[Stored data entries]
----
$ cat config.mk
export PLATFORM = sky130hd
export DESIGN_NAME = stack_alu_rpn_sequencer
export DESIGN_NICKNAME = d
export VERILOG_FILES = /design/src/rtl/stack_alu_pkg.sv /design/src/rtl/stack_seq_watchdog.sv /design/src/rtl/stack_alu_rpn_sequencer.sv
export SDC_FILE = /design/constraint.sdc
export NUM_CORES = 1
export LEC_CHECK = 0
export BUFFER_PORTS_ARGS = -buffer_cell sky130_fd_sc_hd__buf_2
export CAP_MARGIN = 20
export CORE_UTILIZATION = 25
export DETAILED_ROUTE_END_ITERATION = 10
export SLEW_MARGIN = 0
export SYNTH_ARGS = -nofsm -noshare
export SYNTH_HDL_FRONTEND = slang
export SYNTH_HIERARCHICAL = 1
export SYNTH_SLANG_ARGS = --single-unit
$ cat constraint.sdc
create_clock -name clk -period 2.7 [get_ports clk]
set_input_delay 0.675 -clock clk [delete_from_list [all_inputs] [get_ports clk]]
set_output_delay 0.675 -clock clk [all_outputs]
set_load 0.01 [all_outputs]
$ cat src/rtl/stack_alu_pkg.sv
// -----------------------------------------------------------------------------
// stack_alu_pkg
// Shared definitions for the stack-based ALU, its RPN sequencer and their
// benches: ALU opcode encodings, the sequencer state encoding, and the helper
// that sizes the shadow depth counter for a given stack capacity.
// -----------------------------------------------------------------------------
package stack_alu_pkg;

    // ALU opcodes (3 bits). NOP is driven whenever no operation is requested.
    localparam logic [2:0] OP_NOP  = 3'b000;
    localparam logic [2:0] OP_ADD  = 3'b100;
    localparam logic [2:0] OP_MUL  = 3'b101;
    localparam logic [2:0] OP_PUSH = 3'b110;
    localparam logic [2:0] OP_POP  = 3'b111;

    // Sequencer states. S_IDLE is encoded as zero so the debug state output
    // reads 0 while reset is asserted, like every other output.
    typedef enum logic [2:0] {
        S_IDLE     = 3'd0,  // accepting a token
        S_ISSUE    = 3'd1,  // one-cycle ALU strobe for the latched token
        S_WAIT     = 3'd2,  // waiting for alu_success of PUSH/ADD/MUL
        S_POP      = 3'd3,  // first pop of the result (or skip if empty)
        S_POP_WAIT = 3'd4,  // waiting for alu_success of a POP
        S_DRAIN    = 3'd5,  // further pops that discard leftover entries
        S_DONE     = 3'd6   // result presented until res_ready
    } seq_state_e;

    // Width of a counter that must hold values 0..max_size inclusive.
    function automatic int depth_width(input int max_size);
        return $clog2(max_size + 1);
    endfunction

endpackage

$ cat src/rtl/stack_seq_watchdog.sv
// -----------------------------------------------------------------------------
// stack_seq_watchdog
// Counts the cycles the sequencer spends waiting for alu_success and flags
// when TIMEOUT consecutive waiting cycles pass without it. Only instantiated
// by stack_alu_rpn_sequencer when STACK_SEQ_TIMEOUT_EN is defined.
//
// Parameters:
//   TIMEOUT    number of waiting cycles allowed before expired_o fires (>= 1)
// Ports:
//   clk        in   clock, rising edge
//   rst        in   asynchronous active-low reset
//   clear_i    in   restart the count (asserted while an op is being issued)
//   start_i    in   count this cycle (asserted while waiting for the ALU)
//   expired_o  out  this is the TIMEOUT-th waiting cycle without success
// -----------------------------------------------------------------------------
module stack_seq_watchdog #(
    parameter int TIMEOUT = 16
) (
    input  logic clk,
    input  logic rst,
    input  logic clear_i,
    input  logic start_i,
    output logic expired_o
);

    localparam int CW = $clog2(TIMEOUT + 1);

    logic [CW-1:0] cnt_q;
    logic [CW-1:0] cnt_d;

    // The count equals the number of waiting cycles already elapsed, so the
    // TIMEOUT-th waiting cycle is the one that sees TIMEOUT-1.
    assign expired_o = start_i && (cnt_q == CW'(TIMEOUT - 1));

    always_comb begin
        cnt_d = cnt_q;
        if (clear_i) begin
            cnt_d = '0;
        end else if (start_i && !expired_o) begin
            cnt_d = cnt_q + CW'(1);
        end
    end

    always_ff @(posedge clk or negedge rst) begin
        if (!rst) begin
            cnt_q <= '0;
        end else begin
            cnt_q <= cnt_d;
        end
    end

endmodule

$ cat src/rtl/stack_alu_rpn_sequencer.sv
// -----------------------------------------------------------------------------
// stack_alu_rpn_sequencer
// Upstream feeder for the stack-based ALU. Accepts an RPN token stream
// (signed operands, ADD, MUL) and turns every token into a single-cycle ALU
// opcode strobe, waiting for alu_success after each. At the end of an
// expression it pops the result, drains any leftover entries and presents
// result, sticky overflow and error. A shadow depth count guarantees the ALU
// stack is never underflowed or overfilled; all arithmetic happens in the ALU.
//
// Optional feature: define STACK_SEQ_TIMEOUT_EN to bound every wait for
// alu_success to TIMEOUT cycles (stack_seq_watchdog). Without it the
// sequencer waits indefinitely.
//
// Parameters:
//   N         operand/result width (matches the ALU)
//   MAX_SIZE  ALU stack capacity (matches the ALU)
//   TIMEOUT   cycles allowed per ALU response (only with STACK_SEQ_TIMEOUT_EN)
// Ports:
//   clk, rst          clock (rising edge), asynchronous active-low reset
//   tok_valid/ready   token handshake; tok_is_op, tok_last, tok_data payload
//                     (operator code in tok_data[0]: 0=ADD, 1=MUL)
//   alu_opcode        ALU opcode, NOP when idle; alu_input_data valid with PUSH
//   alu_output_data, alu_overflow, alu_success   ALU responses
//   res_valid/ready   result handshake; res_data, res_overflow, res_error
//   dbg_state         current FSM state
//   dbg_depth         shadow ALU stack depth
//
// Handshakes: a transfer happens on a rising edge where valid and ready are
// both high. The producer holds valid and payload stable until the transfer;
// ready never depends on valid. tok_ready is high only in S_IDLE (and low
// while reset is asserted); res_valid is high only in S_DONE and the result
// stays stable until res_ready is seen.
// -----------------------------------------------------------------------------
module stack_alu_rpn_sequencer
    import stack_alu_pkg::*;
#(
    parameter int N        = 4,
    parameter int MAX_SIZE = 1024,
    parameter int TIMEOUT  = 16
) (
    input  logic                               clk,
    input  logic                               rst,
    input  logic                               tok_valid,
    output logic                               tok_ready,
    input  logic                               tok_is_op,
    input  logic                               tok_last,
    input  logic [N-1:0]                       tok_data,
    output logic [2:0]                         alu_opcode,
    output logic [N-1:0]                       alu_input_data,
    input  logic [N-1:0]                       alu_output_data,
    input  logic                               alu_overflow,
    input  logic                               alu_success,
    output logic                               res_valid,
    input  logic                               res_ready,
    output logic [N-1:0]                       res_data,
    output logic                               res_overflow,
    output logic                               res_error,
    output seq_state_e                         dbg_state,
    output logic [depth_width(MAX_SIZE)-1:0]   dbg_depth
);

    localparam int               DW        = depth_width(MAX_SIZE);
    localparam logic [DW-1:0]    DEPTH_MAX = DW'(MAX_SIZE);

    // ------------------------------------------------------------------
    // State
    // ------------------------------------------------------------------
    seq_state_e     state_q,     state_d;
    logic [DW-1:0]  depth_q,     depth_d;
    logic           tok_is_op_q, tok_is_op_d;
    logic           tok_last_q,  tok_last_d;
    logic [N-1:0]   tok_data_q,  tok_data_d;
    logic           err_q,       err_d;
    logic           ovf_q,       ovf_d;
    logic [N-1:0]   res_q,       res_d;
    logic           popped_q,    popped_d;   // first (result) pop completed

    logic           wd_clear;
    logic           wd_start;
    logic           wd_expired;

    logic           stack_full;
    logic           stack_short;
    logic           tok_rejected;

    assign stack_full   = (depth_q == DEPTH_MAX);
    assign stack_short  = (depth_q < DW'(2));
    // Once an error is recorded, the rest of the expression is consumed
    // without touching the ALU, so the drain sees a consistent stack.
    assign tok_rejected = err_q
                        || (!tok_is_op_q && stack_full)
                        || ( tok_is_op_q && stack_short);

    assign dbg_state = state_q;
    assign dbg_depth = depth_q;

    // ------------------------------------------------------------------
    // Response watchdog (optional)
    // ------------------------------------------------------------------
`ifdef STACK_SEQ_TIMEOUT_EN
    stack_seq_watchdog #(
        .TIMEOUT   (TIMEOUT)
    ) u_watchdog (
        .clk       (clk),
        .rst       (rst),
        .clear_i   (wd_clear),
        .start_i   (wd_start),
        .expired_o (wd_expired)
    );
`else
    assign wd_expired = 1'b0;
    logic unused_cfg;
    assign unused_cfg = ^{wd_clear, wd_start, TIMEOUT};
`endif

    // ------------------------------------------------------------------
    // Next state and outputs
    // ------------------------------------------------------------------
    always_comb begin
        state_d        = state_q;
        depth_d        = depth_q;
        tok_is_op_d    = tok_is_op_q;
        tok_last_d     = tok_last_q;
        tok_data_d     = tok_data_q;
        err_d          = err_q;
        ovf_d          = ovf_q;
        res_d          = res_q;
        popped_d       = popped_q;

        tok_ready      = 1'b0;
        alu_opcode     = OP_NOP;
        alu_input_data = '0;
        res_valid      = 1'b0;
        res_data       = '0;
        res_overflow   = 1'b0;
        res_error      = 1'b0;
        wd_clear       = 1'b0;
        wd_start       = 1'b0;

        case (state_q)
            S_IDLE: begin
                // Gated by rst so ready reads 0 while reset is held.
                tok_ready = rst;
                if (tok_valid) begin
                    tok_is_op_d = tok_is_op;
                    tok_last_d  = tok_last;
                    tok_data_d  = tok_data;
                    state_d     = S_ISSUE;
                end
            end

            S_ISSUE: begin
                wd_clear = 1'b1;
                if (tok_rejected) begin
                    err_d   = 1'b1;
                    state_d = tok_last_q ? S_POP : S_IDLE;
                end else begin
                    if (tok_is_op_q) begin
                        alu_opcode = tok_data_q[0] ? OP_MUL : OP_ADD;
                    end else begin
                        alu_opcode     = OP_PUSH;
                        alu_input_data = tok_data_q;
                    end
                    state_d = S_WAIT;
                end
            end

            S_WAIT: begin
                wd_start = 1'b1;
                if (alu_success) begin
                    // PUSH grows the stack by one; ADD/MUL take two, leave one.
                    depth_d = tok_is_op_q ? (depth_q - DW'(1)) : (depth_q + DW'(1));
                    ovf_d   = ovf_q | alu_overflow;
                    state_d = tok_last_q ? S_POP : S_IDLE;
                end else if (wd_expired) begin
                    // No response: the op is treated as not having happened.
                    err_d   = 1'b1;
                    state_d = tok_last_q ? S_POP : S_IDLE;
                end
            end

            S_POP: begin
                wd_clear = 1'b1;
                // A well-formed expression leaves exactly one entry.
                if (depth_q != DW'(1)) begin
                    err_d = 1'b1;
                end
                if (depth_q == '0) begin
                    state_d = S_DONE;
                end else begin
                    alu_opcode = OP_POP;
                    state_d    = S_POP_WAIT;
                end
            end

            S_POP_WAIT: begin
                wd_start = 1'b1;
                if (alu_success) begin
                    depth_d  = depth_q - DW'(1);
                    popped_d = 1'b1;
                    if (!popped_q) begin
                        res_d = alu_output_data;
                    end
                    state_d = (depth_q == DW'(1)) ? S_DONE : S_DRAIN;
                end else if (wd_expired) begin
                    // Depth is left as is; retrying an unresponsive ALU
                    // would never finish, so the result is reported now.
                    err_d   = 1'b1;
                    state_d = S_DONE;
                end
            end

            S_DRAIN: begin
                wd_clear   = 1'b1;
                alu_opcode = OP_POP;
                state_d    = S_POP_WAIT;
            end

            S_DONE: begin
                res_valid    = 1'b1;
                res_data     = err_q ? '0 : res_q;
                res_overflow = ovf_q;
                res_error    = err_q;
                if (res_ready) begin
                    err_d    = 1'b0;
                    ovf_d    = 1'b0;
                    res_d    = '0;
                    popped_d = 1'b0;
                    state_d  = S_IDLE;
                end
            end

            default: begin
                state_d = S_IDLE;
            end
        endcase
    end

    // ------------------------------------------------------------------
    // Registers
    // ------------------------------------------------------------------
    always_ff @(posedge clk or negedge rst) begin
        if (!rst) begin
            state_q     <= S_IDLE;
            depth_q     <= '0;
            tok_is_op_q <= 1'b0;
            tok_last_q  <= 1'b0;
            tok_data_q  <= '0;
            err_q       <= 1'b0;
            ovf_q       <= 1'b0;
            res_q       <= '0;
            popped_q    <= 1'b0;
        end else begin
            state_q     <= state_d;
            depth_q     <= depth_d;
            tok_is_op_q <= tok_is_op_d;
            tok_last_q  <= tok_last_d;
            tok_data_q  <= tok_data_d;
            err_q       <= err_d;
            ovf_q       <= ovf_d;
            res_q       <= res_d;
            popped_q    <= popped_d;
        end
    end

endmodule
----
# WHAT IS EXPECTED
For the string "stable", give the number of lines in the data that contain it, and only that number.

# RESPONSE BELOW
2